◆ **EXERCISE PROMPT**
Go to the line below containing "FP Rows at 14" and print exactly from there through the line containing "Switching at 140 uW", both included. Print nothing else.

_ _ _ _

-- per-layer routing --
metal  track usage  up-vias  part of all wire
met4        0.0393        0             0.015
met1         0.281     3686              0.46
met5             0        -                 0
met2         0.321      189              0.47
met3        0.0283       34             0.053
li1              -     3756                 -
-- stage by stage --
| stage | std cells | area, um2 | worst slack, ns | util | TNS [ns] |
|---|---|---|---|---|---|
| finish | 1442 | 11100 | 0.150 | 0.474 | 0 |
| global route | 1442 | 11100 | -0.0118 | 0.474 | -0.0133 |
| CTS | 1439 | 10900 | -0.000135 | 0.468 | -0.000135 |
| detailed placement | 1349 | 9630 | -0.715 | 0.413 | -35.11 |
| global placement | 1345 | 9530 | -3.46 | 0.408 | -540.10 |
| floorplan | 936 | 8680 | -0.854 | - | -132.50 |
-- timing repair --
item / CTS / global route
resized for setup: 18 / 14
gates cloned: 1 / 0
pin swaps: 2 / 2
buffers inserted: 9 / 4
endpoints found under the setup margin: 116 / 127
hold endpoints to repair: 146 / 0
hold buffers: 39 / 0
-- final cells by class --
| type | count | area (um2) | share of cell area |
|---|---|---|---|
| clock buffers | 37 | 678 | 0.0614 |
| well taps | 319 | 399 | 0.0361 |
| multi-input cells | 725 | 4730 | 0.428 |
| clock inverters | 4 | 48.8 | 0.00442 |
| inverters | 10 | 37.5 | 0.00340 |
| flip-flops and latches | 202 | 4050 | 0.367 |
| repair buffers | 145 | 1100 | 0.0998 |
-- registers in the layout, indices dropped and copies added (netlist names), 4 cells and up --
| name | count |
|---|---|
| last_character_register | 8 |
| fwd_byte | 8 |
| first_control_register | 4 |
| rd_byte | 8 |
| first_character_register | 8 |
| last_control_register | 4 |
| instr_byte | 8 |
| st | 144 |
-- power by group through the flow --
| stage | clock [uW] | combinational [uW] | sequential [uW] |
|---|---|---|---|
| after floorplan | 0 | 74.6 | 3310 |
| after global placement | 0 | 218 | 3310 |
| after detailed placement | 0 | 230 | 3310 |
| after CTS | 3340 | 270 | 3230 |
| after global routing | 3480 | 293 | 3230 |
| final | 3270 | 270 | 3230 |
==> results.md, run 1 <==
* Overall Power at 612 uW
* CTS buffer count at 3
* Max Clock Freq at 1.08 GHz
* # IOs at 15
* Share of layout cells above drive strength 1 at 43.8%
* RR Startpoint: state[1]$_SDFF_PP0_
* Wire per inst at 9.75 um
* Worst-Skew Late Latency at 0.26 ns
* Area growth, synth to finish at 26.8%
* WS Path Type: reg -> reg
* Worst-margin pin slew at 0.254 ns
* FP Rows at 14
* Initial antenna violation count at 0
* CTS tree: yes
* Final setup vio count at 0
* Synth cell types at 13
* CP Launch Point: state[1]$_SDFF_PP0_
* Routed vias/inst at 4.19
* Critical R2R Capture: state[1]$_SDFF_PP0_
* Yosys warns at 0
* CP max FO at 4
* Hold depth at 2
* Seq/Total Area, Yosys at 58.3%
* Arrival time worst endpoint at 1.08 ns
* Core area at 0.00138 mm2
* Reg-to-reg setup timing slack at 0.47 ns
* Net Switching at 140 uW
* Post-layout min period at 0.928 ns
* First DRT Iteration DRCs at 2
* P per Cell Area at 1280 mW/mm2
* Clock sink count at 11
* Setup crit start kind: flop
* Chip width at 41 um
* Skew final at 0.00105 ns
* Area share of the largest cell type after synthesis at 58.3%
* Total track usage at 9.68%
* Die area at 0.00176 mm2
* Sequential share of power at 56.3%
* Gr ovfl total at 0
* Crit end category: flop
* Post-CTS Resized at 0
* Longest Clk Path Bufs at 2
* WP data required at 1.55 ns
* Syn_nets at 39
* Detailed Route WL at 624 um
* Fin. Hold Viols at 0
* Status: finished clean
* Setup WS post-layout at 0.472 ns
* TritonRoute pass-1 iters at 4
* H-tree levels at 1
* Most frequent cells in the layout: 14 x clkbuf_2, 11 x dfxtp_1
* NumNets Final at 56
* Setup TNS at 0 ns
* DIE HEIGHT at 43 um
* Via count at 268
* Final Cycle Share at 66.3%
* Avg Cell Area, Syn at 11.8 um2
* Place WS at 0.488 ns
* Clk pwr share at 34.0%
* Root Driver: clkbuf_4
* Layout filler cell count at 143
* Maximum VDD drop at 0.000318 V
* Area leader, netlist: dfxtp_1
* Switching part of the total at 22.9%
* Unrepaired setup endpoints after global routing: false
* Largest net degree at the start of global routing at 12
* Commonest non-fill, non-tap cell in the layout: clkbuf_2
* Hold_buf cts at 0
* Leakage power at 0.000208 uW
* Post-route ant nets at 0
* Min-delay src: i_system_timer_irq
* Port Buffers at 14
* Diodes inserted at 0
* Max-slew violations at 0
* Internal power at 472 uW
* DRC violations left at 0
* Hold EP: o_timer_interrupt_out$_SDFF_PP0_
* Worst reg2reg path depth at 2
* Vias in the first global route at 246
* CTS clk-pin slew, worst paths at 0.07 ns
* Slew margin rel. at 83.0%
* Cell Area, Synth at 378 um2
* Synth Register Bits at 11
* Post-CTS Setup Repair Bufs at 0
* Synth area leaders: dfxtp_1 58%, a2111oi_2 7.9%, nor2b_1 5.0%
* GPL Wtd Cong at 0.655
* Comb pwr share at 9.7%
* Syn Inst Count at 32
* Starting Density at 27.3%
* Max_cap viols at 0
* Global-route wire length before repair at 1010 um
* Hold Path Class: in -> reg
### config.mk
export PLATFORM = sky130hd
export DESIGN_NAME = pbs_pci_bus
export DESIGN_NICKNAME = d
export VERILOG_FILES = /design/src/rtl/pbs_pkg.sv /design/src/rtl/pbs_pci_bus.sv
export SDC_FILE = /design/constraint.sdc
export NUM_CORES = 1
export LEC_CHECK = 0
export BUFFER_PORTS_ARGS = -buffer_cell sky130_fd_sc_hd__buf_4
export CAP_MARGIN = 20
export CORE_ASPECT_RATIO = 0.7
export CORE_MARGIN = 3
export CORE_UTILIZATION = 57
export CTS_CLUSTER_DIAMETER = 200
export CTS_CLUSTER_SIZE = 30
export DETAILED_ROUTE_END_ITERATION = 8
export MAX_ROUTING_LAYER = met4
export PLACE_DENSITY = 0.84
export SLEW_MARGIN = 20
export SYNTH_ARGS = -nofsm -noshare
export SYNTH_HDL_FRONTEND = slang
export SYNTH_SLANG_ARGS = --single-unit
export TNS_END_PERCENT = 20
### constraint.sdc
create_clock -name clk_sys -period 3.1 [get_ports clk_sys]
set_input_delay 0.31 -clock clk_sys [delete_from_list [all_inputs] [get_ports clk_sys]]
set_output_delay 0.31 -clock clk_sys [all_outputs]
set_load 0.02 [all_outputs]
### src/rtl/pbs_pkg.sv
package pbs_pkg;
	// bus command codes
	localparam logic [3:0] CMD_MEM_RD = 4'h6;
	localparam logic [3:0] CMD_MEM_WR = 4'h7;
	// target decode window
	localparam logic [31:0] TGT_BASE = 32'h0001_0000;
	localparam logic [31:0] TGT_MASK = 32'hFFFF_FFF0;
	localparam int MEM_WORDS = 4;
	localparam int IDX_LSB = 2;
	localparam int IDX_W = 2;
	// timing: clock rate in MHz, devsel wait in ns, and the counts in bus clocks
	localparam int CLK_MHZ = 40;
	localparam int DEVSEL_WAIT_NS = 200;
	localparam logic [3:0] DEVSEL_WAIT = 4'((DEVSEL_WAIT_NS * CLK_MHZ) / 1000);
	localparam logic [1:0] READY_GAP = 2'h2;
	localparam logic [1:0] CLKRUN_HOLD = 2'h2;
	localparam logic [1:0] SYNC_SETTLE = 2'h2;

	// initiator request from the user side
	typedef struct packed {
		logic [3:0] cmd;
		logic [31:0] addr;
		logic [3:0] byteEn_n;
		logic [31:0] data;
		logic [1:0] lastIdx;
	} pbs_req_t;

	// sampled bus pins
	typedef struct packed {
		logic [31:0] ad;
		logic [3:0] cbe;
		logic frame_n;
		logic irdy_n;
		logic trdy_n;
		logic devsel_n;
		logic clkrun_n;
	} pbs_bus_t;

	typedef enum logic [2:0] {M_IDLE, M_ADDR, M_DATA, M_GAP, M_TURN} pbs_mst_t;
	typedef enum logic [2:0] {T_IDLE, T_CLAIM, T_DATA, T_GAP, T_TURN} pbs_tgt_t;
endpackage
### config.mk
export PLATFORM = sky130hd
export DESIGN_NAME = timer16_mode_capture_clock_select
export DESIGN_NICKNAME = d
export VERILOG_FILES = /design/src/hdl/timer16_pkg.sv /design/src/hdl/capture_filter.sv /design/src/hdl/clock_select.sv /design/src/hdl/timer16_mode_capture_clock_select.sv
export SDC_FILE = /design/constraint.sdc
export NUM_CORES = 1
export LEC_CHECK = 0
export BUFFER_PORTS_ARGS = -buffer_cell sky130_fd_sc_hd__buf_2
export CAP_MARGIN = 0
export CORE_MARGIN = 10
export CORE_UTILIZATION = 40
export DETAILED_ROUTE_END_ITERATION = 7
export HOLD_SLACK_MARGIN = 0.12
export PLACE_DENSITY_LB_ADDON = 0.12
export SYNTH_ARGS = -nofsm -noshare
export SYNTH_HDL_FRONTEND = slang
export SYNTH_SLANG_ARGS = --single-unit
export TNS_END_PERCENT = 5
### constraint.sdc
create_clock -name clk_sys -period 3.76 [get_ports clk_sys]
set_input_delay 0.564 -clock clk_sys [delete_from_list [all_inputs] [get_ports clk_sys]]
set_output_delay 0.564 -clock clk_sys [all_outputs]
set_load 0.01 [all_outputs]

_ _ _ _

◆ **ANSWER SPACE**
* FP Rows at 14
* Initial antenna violation count at 0
* CTS tree: yes
* Final setup vio count at 0
* Synth cell types at 13
* CP Launch Point: state[1]$_SDFF_PP0_
* Routed vias/inst at 4.19
* Critical R2R Capture: state[1]$_SDFF_PP0_
* Yosys warns at 0
* CP max FO at 4
* Hold depth at 2
* Seq/Total Area, Yosys at 58.3%
* Arrival time worst endpoint at 1.08 ns
* Core area at 0.00138 mm2
* Reg-to-reg setup timing slack at 0.47 ns
* Net Switching at 140 uW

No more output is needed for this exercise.